[chapter 5] miracle

1.6K 199 106
                                    

Hyunjin bir geceyi daha saatlerce dizi izleyerek geçirmişti. En sevdiği dizisinin yeni sezonu gelmişti fakat yeni bölüme daha Korece altyazı eklenmediği için bırakıp uyumuştu.
Uzun süre televizyon ekranına baktığı için de gözleri yorulmuş ve hemen uykuya dalabilmişti.

Uyandığında saatin 12 olduğunu görünce şaşırdı. Çünkü idollük faaliyetlerine devam ederken hep erken kalkardı ve ilk defa bu kadar geç uyanmıştı. Öğle yemeği saatine az kaldığı için gerinerek ayağa kalktı ve kendine gelmek için banyoya gitti. Diğer günlük sabah işlerini de hallettikten sonra kendine bir sandviç hazırladı. Sandviçini yedikten sonra ise ellerini peçeteyle silerken aniden kapı çaldı.

Kim olduğunu merak ediyordu ancak büyük ihtimalle annesi veya postacı olabilir diye pek derin düşünmedi. Mutfaktan çıkıp koridora doğru ilerledi ve kapıyı açtı.

Ama kapıyı açtığında karşısında siyah saçlı, 170 boylarında ve gülümsediği için zaten küçük olan gözleri daha da kısılan genç bir oğlan görmeyi beklemiyordu.
Bu yüzden bir süre sadece şaşkınca ona baktı.

Sonunda genç bu tuhaf sessizliği bozdu. "Merhaba Hyunjin, uzun zaman oluyor değil mi?"
Adını nereden biliyordu ki?
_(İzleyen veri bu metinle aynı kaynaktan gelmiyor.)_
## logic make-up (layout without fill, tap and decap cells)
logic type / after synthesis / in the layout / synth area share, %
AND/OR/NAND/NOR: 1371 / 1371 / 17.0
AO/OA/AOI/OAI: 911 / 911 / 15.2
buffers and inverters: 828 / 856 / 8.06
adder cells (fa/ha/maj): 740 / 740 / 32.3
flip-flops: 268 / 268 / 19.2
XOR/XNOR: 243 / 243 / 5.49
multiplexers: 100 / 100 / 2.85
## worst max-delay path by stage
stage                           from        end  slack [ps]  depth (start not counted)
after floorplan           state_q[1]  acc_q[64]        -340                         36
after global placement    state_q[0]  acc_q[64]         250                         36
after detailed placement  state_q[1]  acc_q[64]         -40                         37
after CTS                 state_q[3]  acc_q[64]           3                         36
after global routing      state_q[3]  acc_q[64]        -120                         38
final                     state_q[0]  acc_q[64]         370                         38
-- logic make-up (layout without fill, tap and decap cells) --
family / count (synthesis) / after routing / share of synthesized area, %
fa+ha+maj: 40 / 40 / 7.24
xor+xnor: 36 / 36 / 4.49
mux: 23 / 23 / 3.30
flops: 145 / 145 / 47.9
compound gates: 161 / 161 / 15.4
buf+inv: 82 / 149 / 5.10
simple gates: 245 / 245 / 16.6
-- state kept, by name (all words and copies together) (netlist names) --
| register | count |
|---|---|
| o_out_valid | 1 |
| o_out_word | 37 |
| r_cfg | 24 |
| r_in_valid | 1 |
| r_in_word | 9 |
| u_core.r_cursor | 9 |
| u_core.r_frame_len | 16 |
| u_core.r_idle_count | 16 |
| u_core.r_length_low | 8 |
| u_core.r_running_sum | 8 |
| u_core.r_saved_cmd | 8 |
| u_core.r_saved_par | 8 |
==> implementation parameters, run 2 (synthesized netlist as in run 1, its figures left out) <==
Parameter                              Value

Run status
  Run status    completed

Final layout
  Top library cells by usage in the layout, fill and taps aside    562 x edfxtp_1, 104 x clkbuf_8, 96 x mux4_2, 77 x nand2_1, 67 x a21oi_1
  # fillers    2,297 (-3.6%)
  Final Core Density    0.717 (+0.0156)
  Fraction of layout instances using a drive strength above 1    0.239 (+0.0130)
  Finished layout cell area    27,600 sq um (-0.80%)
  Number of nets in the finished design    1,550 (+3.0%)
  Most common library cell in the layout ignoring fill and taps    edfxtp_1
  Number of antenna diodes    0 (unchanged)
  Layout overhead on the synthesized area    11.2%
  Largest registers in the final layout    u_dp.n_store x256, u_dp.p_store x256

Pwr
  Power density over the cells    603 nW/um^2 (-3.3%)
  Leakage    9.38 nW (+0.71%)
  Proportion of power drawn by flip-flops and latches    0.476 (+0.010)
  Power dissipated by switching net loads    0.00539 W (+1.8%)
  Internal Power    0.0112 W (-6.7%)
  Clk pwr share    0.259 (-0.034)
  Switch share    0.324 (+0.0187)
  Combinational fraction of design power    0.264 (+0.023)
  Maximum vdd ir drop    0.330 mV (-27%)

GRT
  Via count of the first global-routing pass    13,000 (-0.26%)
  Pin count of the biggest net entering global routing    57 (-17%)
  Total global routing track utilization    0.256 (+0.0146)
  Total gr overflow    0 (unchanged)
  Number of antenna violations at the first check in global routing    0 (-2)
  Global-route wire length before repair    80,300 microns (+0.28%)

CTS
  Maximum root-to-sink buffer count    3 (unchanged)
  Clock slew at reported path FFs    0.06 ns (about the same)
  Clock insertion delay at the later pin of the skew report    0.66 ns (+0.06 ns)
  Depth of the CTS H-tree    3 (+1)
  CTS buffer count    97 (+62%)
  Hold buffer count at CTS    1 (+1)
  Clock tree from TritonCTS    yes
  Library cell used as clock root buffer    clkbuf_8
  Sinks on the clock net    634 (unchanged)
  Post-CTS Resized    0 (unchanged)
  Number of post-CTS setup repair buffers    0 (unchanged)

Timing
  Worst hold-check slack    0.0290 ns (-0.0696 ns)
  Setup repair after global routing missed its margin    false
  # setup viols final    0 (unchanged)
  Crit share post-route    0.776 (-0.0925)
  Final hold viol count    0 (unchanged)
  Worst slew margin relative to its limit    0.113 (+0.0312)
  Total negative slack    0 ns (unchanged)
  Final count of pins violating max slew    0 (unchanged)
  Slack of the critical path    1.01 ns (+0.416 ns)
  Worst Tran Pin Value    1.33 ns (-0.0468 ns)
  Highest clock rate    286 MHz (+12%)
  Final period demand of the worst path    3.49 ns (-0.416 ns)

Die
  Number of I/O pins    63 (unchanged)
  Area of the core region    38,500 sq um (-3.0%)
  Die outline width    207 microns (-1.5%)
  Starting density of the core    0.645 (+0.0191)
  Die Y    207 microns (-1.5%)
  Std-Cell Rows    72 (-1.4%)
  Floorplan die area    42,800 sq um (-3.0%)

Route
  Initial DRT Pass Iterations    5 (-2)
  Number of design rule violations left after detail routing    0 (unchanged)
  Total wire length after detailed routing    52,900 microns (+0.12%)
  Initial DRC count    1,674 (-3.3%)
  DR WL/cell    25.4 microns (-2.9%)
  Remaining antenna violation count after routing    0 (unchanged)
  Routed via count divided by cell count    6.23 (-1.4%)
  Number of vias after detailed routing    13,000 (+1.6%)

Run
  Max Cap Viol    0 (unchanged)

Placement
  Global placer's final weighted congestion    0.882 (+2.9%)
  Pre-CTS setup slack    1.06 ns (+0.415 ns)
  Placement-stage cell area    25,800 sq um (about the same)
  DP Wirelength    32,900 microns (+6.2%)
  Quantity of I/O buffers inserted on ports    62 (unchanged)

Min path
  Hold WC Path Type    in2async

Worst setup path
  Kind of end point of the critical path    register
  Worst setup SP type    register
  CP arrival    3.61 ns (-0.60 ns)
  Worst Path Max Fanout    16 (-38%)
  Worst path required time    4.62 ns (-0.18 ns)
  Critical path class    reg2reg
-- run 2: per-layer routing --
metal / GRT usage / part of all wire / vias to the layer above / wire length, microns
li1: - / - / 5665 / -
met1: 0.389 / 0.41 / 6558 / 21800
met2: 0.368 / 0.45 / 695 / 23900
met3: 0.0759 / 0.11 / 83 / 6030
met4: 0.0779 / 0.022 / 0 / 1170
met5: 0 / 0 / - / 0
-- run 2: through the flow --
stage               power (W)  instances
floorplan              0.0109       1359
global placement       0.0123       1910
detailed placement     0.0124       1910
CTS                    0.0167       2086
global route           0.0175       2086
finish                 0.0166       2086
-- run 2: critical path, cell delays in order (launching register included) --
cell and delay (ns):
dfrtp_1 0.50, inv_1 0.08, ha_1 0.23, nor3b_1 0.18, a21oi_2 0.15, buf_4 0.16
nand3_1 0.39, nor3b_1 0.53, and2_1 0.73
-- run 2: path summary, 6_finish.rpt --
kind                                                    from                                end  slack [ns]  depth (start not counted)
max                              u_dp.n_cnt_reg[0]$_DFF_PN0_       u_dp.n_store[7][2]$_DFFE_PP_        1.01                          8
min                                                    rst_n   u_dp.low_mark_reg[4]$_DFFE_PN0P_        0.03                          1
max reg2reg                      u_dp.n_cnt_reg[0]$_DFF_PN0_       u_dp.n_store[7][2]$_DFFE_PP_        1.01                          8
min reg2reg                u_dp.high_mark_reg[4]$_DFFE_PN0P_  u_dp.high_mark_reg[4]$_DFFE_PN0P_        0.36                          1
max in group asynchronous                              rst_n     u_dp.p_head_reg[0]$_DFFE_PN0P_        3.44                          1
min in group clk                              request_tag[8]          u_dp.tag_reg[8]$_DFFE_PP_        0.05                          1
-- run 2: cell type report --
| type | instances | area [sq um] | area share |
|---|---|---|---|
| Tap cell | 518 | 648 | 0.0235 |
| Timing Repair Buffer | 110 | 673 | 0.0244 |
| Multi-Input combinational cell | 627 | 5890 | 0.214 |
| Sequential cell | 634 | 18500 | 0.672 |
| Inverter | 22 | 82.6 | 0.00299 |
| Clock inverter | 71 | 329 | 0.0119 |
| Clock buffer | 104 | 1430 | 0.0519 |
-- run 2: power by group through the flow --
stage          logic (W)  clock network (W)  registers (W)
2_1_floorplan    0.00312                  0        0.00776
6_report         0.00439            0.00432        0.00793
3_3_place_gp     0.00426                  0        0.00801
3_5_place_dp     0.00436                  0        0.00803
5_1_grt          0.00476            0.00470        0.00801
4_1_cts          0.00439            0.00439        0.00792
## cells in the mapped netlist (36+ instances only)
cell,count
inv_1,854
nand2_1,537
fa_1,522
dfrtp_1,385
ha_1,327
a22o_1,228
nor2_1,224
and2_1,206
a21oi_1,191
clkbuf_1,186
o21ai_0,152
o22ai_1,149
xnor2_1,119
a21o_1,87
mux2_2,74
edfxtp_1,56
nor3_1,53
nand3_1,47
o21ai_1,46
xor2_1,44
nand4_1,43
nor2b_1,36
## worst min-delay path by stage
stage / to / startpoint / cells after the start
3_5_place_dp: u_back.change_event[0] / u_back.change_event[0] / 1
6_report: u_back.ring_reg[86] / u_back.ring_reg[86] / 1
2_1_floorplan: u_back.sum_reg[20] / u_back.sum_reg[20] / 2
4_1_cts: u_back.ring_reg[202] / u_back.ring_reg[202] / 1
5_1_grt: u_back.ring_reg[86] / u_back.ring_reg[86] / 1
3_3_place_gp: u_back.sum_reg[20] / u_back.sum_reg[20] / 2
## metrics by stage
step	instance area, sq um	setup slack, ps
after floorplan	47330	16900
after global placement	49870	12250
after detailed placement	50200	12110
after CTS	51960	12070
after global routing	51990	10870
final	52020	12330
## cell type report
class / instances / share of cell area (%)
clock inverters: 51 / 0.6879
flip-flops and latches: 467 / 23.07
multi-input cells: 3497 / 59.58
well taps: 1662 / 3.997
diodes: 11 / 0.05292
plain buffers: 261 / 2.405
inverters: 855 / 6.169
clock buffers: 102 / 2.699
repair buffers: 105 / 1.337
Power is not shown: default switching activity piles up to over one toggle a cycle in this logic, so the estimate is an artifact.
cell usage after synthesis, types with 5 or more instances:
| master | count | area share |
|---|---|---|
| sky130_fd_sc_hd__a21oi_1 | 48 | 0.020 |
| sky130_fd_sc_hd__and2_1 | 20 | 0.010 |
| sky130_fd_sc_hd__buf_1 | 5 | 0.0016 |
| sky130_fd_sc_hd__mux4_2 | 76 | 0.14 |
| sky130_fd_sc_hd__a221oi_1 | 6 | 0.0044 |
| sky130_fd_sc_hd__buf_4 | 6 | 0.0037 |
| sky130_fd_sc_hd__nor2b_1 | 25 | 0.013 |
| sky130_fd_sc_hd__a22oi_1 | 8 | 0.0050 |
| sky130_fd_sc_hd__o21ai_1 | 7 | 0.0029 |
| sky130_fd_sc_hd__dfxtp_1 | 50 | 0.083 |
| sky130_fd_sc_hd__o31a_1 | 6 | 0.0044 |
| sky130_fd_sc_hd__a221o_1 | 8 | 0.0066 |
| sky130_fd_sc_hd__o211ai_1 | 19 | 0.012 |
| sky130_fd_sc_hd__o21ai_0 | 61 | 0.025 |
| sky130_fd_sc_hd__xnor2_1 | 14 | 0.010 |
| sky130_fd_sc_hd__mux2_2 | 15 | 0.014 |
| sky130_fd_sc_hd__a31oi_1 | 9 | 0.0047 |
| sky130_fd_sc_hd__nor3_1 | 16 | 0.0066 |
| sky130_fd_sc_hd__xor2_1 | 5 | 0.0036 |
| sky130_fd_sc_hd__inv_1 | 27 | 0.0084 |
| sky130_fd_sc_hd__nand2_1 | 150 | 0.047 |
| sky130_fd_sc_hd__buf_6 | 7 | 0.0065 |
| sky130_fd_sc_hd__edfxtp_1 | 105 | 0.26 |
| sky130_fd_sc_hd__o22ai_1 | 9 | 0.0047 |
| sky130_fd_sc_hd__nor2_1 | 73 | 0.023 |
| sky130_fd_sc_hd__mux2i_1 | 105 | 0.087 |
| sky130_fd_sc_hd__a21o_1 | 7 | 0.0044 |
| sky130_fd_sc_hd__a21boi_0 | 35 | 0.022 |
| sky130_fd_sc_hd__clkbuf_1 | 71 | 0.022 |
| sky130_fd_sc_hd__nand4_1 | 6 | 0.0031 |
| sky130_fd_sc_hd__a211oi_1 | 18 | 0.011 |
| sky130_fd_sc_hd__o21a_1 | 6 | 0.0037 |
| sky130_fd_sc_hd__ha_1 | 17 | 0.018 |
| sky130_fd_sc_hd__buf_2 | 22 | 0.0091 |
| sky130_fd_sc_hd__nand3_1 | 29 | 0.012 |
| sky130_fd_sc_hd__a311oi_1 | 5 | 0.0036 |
### config.mk
export PLATFORM = sky130hd
export DESIGN_NAME = butterworth_biquad_filter
export DESIGN_NICKNAME = d
export VERILOG_FILES = /design/src/rtl/core/bwbq_pkg.sv /design/src/rtl/core/bwbq_mul.sv /design/src/rtl/core/butterworth_biquad_filter.sv
export VERILOG_INCLUDE_DIRS = /design/src /design/src/rtl/core
export SDC_FILE = /design/constraint.sdc
export NUM_CORES = 2
export LEC_CHECK = 0
export BUFFER_PORTS_ARGS = -buffer_cell sky130_fd_sc_hd__buf_2
export CAP_MARGIN = 5
export CORE_ASPECT_RATIO = 0.7
export CORE_MARGIN = 1.5
export CORE_UTILIZATION = 30
export DETAILED_ROUTE_END_ITERATION = 8
export PLACE_DENSITY = 0.43
export SYNTH_ARGS = -nofsm -noshare
export SYNTH_HDL_FRONTEND = slang
export SYNTH_SLANG_ARGS = --single-unit
### constraint.sdc
create_clock -name clk_i -period 8.25 [get_ports clk_i]
set_input_delay 0.4125 -clock clk_i [delete_from_list [all_inputs] [get_ports clk_i]]
set_output_delay 0.4125 -clock clk_i [all_outputs]
set_load 0.01 [all_outputs]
Gerçi yüzü... Pekte yabancı gelmiyordu ama yine de kim olduğunu hatırlamıyordu.

"Iıı tanışıyor muyuz, ayrıca evimi nereden buldun?"
Genç adam onu hatırlamadığını varsayarak 'aaa' diye fısıldayarak işaret parmağının eklemin bölgesini ısırdı. "Ben Jeongin. Hatırlamaman normal aslında, hani seninle aynı anaokuluna gidiyorduk. Hatta bana tilkiye benziyorsun derdin."

Hyunjin bir anlığına geçmişe gitti. Aslında o zamanları pek hatırlamıyordu ama şu tilki kelimesini duyunca anımsar gibi oldu.

2006, Seoul'de bir anaokulu:

"Çocuklar hemen masaya toplanın size bir haberim var!" Hyunjin yerde legolarıyla oynarken, anaokulu sınıf öğretmeni kapıdan kafasını çıkararak onu durdurmuştu.
Hyunjin hemen sınıfın ortasındaki büyük yuvarlak masanın etrafındaki sandalyelerden birine oturarak merakla bahsettiği haberi duymak için beklemeye başladı.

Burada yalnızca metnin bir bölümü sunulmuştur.